The North Gallery was built in 1952 as a garage for vehicles of the Western Clay Manufacturing Company. With the creation of the
Archie Bray Foundation, the garage was transformed into an art gallery, displaying and marketing the works of artisans and students of the foundation, as well as outside artists from the world over.
Ostensibly built in 1952, The Pottery was purpose built as an artist's studio, housing a display and sales room and studios with potters wheels and other equipment for throwing pots and other ceramic arts.
As do many locations within the the Archie Bray Foundation, The Pottery displays on its exterior ceramic artworks in the form of ceramic panels, most, if not all, created by artisans on site. Throughout the site one will encounter a plethora of ceramic artworks, some incorporated into structures, many seemingly scattered about among the buildings and other structures.
A
Virtual Tour of the entire Archie Bray Foundation site, which includes the studios and galleries, is well worth one's time.
Begun as a brick factory in Butte, MT by C.C. Thurston in the 1870s, the Butte business was moved to the Helena area in 1883, and bought in 1885 by Nicholas Kessler, a native of Luxemburg, who emigrated to the United States in 1854. Kessler had begun producing brick in another Helena brickyard in 1866. Another major Helena brick maker, Jacob Switzer, operated a brick making facility near his clay pits at Blossburg. In 1905 the Switzer and the Kessler works merged, incorporating the
Western Clay Manufacturing Company. By 1915, Western Clay had become Montana's largest clay product manufacturer.
Today the complex is home to the
Archie Bray Foundation, a ceramics school which grew out of the clay products manufacturing business and which enjoys a national reputation in pottery and the ceramic arts. Though presently closed due to COVID-19, it will soon reopen to students and the public.
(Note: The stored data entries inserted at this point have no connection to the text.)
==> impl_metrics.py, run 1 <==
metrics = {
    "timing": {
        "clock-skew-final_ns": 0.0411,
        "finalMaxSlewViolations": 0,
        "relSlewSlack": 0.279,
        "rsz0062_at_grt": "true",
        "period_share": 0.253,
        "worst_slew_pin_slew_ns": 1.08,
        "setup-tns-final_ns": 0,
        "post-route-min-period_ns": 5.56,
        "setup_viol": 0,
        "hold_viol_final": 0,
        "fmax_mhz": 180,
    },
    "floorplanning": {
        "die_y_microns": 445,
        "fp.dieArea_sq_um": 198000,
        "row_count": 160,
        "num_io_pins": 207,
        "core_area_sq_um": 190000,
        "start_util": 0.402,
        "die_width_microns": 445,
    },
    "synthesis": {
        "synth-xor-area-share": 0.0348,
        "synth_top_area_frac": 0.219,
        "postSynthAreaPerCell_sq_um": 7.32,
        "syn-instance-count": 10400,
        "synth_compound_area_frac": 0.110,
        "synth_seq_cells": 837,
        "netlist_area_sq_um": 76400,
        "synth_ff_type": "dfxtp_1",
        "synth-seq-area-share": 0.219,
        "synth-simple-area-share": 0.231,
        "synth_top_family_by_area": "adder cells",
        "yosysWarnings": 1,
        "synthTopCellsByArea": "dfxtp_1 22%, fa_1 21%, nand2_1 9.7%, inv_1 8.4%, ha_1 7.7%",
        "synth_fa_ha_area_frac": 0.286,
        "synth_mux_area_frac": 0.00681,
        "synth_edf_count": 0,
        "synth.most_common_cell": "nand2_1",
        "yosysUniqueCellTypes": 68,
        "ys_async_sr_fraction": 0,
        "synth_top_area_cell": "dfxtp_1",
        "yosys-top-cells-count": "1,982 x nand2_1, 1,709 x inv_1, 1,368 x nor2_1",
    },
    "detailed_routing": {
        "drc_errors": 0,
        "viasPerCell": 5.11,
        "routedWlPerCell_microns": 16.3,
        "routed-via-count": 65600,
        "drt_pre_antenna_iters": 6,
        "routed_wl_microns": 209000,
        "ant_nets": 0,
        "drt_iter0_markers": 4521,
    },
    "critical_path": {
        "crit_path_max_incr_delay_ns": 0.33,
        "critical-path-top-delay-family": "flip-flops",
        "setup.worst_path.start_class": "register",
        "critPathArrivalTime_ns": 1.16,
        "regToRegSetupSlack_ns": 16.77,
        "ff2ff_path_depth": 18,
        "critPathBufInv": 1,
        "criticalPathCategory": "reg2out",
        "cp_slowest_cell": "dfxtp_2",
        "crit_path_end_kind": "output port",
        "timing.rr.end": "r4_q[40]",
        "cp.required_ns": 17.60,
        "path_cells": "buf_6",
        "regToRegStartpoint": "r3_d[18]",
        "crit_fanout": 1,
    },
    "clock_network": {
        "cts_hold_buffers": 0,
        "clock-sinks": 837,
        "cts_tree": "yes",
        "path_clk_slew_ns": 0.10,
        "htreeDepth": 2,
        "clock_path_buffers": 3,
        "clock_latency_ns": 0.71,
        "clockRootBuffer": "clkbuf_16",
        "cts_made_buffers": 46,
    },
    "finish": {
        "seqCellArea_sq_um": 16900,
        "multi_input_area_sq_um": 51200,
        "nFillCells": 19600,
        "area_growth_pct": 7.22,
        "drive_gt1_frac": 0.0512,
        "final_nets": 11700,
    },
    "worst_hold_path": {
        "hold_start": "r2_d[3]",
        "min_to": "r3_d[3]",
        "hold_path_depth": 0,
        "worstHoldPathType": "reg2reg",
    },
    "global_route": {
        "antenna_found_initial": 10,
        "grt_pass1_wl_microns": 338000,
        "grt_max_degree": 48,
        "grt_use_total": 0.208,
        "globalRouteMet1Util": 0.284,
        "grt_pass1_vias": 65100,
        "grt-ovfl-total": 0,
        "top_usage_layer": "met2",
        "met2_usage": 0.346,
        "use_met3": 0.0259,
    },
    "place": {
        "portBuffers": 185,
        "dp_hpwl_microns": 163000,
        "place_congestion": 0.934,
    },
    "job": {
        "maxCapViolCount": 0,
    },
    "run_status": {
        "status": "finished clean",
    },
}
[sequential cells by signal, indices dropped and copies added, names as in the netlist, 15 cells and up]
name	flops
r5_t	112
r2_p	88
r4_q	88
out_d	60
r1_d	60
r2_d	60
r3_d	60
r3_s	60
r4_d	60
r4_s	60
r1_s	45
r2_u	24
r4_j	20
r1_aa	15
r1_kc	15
Background: an optimization exercise with open tools, aiming at small area. Do not read the settings as production practice.
The RTL was checked by simulation tests, not by an equivalence proof against the original design.
No activity file was given, so power comes from the tool's default toggle rates.

==> inputs of run X <==
==> flow/design.v (excerpt) <==
module dc_accel (
    input  wire         clk,
    input  wire         rst,
    input  wire [2:0]   mod_bit,
    input  wire [2:0]   demod_neg,
    input  wire [2:0]   restart_req,
    input  wire [2:0]   ts_slow,
    output wire [2:0]   sw_valid,
    output wire [35:0]  coarse,
    output wire [2:0]   coarse_sat,
    output wire [2:0]   coarse_first,
    output wire [104:0] hb,
    output wire [2:0]   ts_valid,
    output wire [47:0]  ts_sample,
    output wire [2:0]   ts_sat,
    output wire [2:0]   ts_first
);
export LEC_CHECK = 0
export CAP_MARGIN = 30
export CORE_MARGIN = 2
export CORE_UTILIZATION = 70
export CTS_CLUSTER_DIAMETER = 100
export CTS_CLUSTER_SIZE = 28
export SLEW_MARGIN = 30
create_clock -name core_clock -period 40.0 [get_ports {clk}]
standard.sh (not shown) runs the stock make flow with config.mk's settings and CLKGATE_MAP_FILE= SYNTH_SCRIPT=/design/flow/synth_recipe.tcl, a recipe that flattens the netlist after the stock synthesis.
==> flow/flow/run.sh <==
#!/bin/bash
# Own flow: the standard layout (standard.sh, all ORFS steps unchanged)
# with two changes:
#  * synthesis maps the logic with an area-oriented ABC script
#    (flow/abc.script) in place of ORFS's abc_speed.script; registers,
#    their names and cells are the same as in the standard synthesis;
#  * every input and output port still gets its own buffer, but the port
#    buffers are sky130_fd_sc_hd__buf_1 (buffer_ports -buffer_cell).
set -euo pipefail
work="$(cd "$(dirname "$0")/.." && pwd)"
cd "$work"
rm -rf "$work/orfs_scripts"
cp -r "$FLOW_HOME/scripts" "$work/orfs_scripts"
cp "$work/flow/abc.script" "$work/orfs_scripts/abc_speed.script"
export SCRIPTS_DIR="$work/orfs_scripts"
export BUFFER_PORTS_ARGS="-buffer_cell sky130_fd_sc_hd__buf_1"
bash "$work/standard.sh" > "$work/standard_flow.log" 2>&1
==> flow/flow/abc.script <==
&get -n
&st
&syn2
&dch
&nf -a
&st
&syn2
&dch
&nf -a
&put
==> run A (differences from run X) <==
--- a/flow/design.v
+++ b/flow/design.v
@@ -21,28 +21,29 @@
     output wire        ts_first
 );
     wire [5:0] r  = tstamp[5:0];
     wire       r0 = (r == 6'd0);
     wire       swap_inst = r0 && !tstamp[6];
-    reg        pend, m_slow, tsarm, tsdone;
+    reg        pend, m_slow, tsarm, tsdone, fresh;
     reg  [3:0] k;             
     reg        rs_ev, m_new;  
     wire do_restart = pend && swap_inst;
     wire ev  = !tstamp[6];    
     wire tsb = (tstamp[16:6] == 11'd0) ||
                (!m_slow && tstamp[16:6] == 11'd960);    
     always @(posedge clk) begin
         if (rst) begin
             pend <= 1'b0; m_slow <= ts_slow; tsarm <= 1'b0; tsdone <= 1'b0;
-            k <= 4'd0; rs_ev <= 1'b0;
+            fresh <= 1'b1; k <= 4'd0; rs_ev <= 1'b0;
         end else begin
             pend <= restart_req | (pend & ~do_restart);
             if (r0) begin
                 rs_ev <= do_restart;
                 m_new <= ts_slow;
             end
             if (r == 6'd63) begin
+                fresh <= tsb || rs_ev;
                 if (rs_ev) begin
                     k      <= 4'd1;
                     m_slow <= m_new;
                     tsarm  <= 1'b0;
                     tsdone <= 1'b0;
@@ -52,12 +53,10 @@
                     if (tsb && tsarm) tsdone <= 1'b1;
                 end
             end
         end
     end
-    wire fresh = (k <= 4'd1) || (tstamp[16:6] == 11'd1) ||
-                 (!m_slow && tstamp[16:6] == 11'd961);
     wire clrE  = ev && (rs_ev || k == 4'd0);
     wire swp   = ev && (k >= 4'd8);
     wire tsp   = tsb && tsarm;
     wire s_2   = !m_slow;
     wire b = mod_bit ^ demod_neg;
==> flow/config.mk (replaced) <==
export PLATFORM = sky130hd
export DESIGN_NAME = dc_accel
export DESIGN_NICKNAME = dc_accel
export VERILOG_FILES = /design/flow/design.v
export SDC_FILE = /design/flow/constraint.sdc
export NUM_CORES = 4
export LEC_CHECK = 0
export CAP_MARGIN = 30
export CORE_MARGIN = 2
export CORE_UTILIZATION = 65
export CTS_CLUSTER_DIAMETER = 45
export CTS_CLUSTER_SIZE = 40
export SLEW_MARGIN = 30
==> notes.md <==
- In synthesized cell count, run X and run A hardly differ.
- Of run X and run A, run A has the higher cell area (gap 5.4%, measured against run A).
- Against run A, the cell count of run X is smaller by about 4%.
- In run X the flip-flop and latch count is lower than in run A, by 3.
- Of run X and run A, run A has the higher via count (gap 6.9%, measured against run A).
- Critical path depth: run A is higher than run X (2).
- In run X the wire length is lower than in run A, by about 15%.
- Of run X and run A, run A has the higher fmax (gap 0.50%, measured against run A).
- Against run A, the utilization of run X is higher by 2.1 points.
- Between run X and run A, the lower non-clock buffer count is in run X (gap 5).
==> figures <==
	run A	run X
Status	complete, no violations	complete, no violations
Sequential element share of the synthesized area	55.5%	55.9%
Final area over synthesized area	1.144x	1.091x
Area of combinational cells with multiple inputs	18000 um^2	17700 um^2
Clock distribution power	1030 uW	593 uW
Worst setup startpoint	demod_neg[1]	demod_neg[0]
Effective utilization at floorplan	65.8%	70.9%
Max Fanout on Critical Path	23	21
Total number of sequential cells	1181	1178
Clock Latency Late Sink	0.72 ns	0.66 ns
Worst ir drop on vdd	0.0000724 V	0.0000744 V
Tapcells	864	782
Global Route met3 Usage	13.8%	12.1%
Wire length on met3	15300 um	14700 um
Chip Height	262 um	251 um
Mux cell area share after synthesis	1.04%	0.931%
Floorplan die width	262 um	251 um
Pre-Repair DR Iteration Count	7	6
Library cells used by synthesis	67	66
Clock skew	0.0748 ns	0.0354 ns
Register fraction of the total cell area	48.6%	51.2%
DP Area	45800 um^2	45300 um^2

---

==> inputs of build 22 <==
Another version of the RTL of dc_accel (not shown whole).
Settings: LEC_CHECK=0, CAP_MARGIN=20, CORE_MARGIN=2, CORE_UTILIZATION=70, CTS_CLUSTER_DIAMETER=100, CTS_CLUSTER_SIZE=28, SLEW_MARGIN=20; clock period 40.0 ns.
==> flow/flow/run.sh <==
#!/bin/bash
# Own flow: the standard layout (standard.sh, all ORFS steps unchanged),
# except that synthesis maps the logic with an area-oriented ABC script
# (flow/abc.script) in place of ORFS's abc_speed.script. Registers, their
# names and cells are the same as in the standard synthesis.
set -euo pipefail
work="$(cd "$(dirname "$0")/.." && pwd)"
cd "$work"
rm -rf "$work/orfs_scripts"
cp -r "$FLOW_HOME/scripts" "$work/orfs_scripts"
cp "$work/flow/abc.script" "$work/orfs_scripts/abc_speed.script"
SCRIPTS_DIR="$work/orfs_scripts" bash "$work/standard.sh" > "$work/standard_flow.log" 2>&1
Scripts as last shown in full above: flow/flow/abc.script
==> trial 14: changes against build 22 <==
--- a/flow/design.v
+++ b/flow/design.v
@@ -102,31 +102,31 @@
     wire x2  = RC[25] & g25;
     wire x3  = RD[0]  & g25;
     wire x4  = RD[25] & g25;
     wire x5  = RA[35] & g25;
     wire x6  = RB[34] & g25;
-    wire zs  = ev ? x4 : (RB[0] & g25);               
-    wire x4s = RD[17] & (r >= 6'd9) & (r <= 6'd33);   
+    wire zs  = ev ? x7 : (RB[0] & g25);               
     wire zp  = (r == 6'd25);                          
     wire c_init = (r == 6'd63);
     reg cb, cc, ct1, cd, ce1, ce2, cp1, cp2, cp3, ch1, ch2, cs1, cs2, cs3, ccr, cn;
     reg c1d, c2d, dd1, dd2, dd3, dd4, zsd;
+    reg [7:0] x4d;
     wire sb  = x1 ^ x6 ^ cb;    wire nb  = (x1 & x6) | (cb & (x1 ^ x6));
     wire sc  = x3 ^ x5 ^ cc;    wire nc  = (x3 & x5) | (cc & (x3 ^ x5));
     wire st1 = c2d ^ c1d ^ ct1; wire nt1 = (c2d & c1d) | (ct1 & (c2d ^ c1d));
     wire nsb = ~sb;
     wire sd  = st1 ^ nsb ^ cd;  wire nd  = (st1 & nsb) | (cd & (st1 ^ nsb));
     wire se1 = sd ^ dd3 ^ ce1;  wire ne1 = (sd & dd3) | (ce1 & (sd ^ dd3));
     wire se2 = se1 ^ dd4 ^ ce2; wire ne2 = (se1 & dd4) | (ce2 & (se1 ^ dd4));
     wire sp1 = se2 ^ x7 ^ cp1;  wire np1 = (se2 & x7) | (cp1 & (se2 ^ x7));
     wire sp2 = sp1 ^ x7d ^ cp2; wire np2 = (sp1 & x7d) | (cp2 & (sp1 ^ x7d));
-    wire sp3 = sp2 ^ x4s ^ cp3; wire np3 = (sp2 & x4s) | (cp3 & (sp2 ^ x4s));
+    wire sp3 = sp2 ^ x4d[7] ^ cp3; wire np3 = (sp2 & x4d[7]) | (cp3 & (sp2 ^ x4d[7]));
     wire pb  = RB[0] & (r >= 6'd1) & (r <= 6'd34);
     wire sh1 = pb ^ zs ^ ch1;   wire nh1 = (pb & zs) | (ch1 & (pb ^ zs));
     wire sh2 = sh1 ^ zsd ^ ch2; wire nh2 = (sh1 & zsd) | (ch2 & (sh1 ^ zsd));
-    wire ss1 = zs ^ x7 ^ cs1;   wire ns1 = (zs & x7) | (cs1 & (zs ^ x7));
-    wire ss2 = x1 ^ x2 ^ cs2;   wire ns2 = (x1 & x2) | (cs2 & (x1 ^ x2));
+    wire ss1 = zs ^ x1 ^ cs1;   wire ns1 = (zs & x1) | (cs1 & (zs ^ x1));
+    wire ss2 = x2 ^ x3 ^ cs2;   wire ns2 = (x2 & x3) | (cs2 & (x2 ^ x3));
     wire ss3 = ss1 ^ ss2 ^ cs3; wire ns3 = (ss1 & ss2) | (cs3 & (ss1 ^ ss2));
     wire k12 = (r == 6'd13);
     wire scr = ss3 ^ k12 ^ ccr; wire ncr = (ss3 & k12) | (ccr & (ss3 ^ k12));
     localparam [34:0] KTS = 35'h08001E000;
     wire g35  = (r >= 6'd1) && (r <= 6'd35);
@@ -137,10 +137,11 @@
     wire sn   = accb ^ su ^ cn;  wire nn = (accb & su) | (cn & (accb ^ su));
     always @(posedge clk) begin
         zsd <= zs;
         c1d <= sc;  c2d <= c1d;
         dd1 <= sd;  dd2 <= dd1; dd3 <= dd2; dd4 <= dd3;
+        x4d <= {x4d[6:0], x4};
         if (c_init) begin
             cb <= 1'b0; cc <= 1'b0; ct1 <= 1'b0; cd <= 1'b1; ce1 <= 1'b0;
             ce2 <= 1'b0; cp1 <= 1'b0; cp2 <= 1'b0; cp3 <= 1'b0; ch1 <= 1'b0;
             ch2 <= 1'b0; cs1 <= 1'b0; cs2 <= 1'b0; cs3 <= 1'b0; ccr <= 1'b0;
             cn <= 1'b0;
@@ -194,23 +195,25 @@
         RD <= {RD[0], RD[63:1]};
         if (r0) begin
             if (!ev) begin
                 RB[24:0] <= RB[25:1] | u;                   
             end else begin
-                RD[49:25] <= RD[50:26] | u;                 
+                RD[63:50] <= {RD[0], RD[63:51]} | u[13:0];   
+                RC[60:50] <= RC[61:51] | u[24:14];
             end
         end
         if (ev && r >= 6'd36 && r <= 6'd60) RB[28] <= 1'b0;    
-        if (!ev && r >= 6'd9 && r <= 6'd33) RD[16] <= 1'b0;    
-        if (!ev && r >= 6'd2 && r <= 6'd15) RD[48] <= zsd;     
-        if (!ev && r >= 6'd16 && r <= 6'd26) RC[34] <= zsd;
+        if (!ev && r >= 6'd2 && r <= 6'd15) RD[48] <= 1'b0;    
+        if (!ev && r >= 6'd16 && r <= 6'd26) RC[34] <= 1'b0;   
+        if (g25) begin
+            RC[63] <= clrE ? zp : zs;         
+            RC[24] <= clrE ? zp : x1;         
+            RD[63] <= clrE ? zp : x2;         
+            RD[24] <= clrE ? zp : x3;         
+        end
         if (agE) begin
-            RC[63] <= clrE ? zp : x4;                   
-            RC[24] <= clrE ? zp : x7;                   
-            RD[63] <= clrE ? zp : x1;                   
-            RD[24] <= clrE ? zp : x2;                   
-            RA[34] <= clrE ? zp : x3;                   
+            RA[34] <= clrE ? zp : x4;                   
             RB[33] <= clrE ? zp : x5;                   
             if (r <= 6'd14) RD[49] <= clrE ? zp : x6;   
             else            RC[35] <= clrE ? zp : x6;
         end
         if (r >= 6'd14 && r <= 6'd17) RA[46] <= scr;     
==> notes <==
- Build 22 finished with timing, DRC and antenna clean. Trial 14 finished but failed the layout checks on capacitance limit, slew limit.
- Between build 22 and trial 14, the lower design area is in build 22 (gap about 0.9%, measured against trial 14).
- Against build 22, the sequential share of layout area of trial 14 is higher by 0.54 points.
- Against trial 14, the clock power of build 22 is lower by about 3%.
- Routed wire length: trial 14 is larger than build 22 (20%).
- Between trial 14 and build 22, the lower global-route usage is in build 22 (gap 5.5 points).
- Between trial 14 and build 22, the lower critical path depth is in trial 14 (gap 1).
- Against trial 14, the final cell count of build 22 is lower by 0.44%.
- Of build 22 and trial 14, trial 14 has the higher sequential cell count (gap 24).

[separate check: timing with driven ports]
How much do the figures lean on ideal ports? The routed layouts below were timed once more, with nothing changed but the port constraints. Step 1: set_driving_cell puts a clkbuf_16 on clk and a buf_2 on each other input, an assumption about the parent block. Step 2 times the ports against the registers' clock, not the clock port: input delays grow and output delays shrink by t, the midpoint of the rising clock arrivals with the driver on. Three values: no drivers, after step 1, after step 2; two values: the first two.
| run | t, ns | slack for setup (ns) | cell pins on the clock port's net |
|---|---|---|---|
| run X | 0.710 | 24.545 / 24.593 / 23.883 | 1 |
| run A | 0.754 | 24.622 / 24.668 / 23.914 | 1 |
| build 22 | 0.721 | 24.302 / 24.348 / 23.627 | 1 |
| trial 14 | 0.728 | 23.674 / 23.713 / 22.984 | 1 |
The setup slack of run A, which loses most, moves by +0.046 ns with the drivers and by -0.708 ns with both steps.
Archie Bray Foundation Galleries
The Archie Bray Foundation provides free access to some of the finest ceramic art found anywhere in the nation. The
North Gallery, open year-round, houses a rotating exhibition space and the Sales Gallery, where you can buy work by current and past resident artists. During the summer the Bray's 3,500-square foot Warehouse Gallery, a converted brickyard building, features an exhibition of work by current resident artists and our Annual Resident Benefit Auction.
Solo exhibitions by departing resident artists take place at different times during the year, and additional Bray exhibitions are held at galleries throughout the country.
The Bray grounds contain hundreds of ceramic artifacts and site-specific sculptures created by former resident artists. Visitors are invited to explore the grounds, and self-guided walking tours can be taken anytime during daylight hours. Special group tours can be arranged through the Bray office.
The permanent ceramics collection contains more than 1,000 pieces and continues to grow. It includes work of past residents as well as several historical pieces, including work by world-renowned artists Bernard Leach, Shoji Hamada, Peter Voulkos, Rudy Autio, Ken Ferguson and David Shaner. A rotating selection can be viewed in the Pottery Gallery.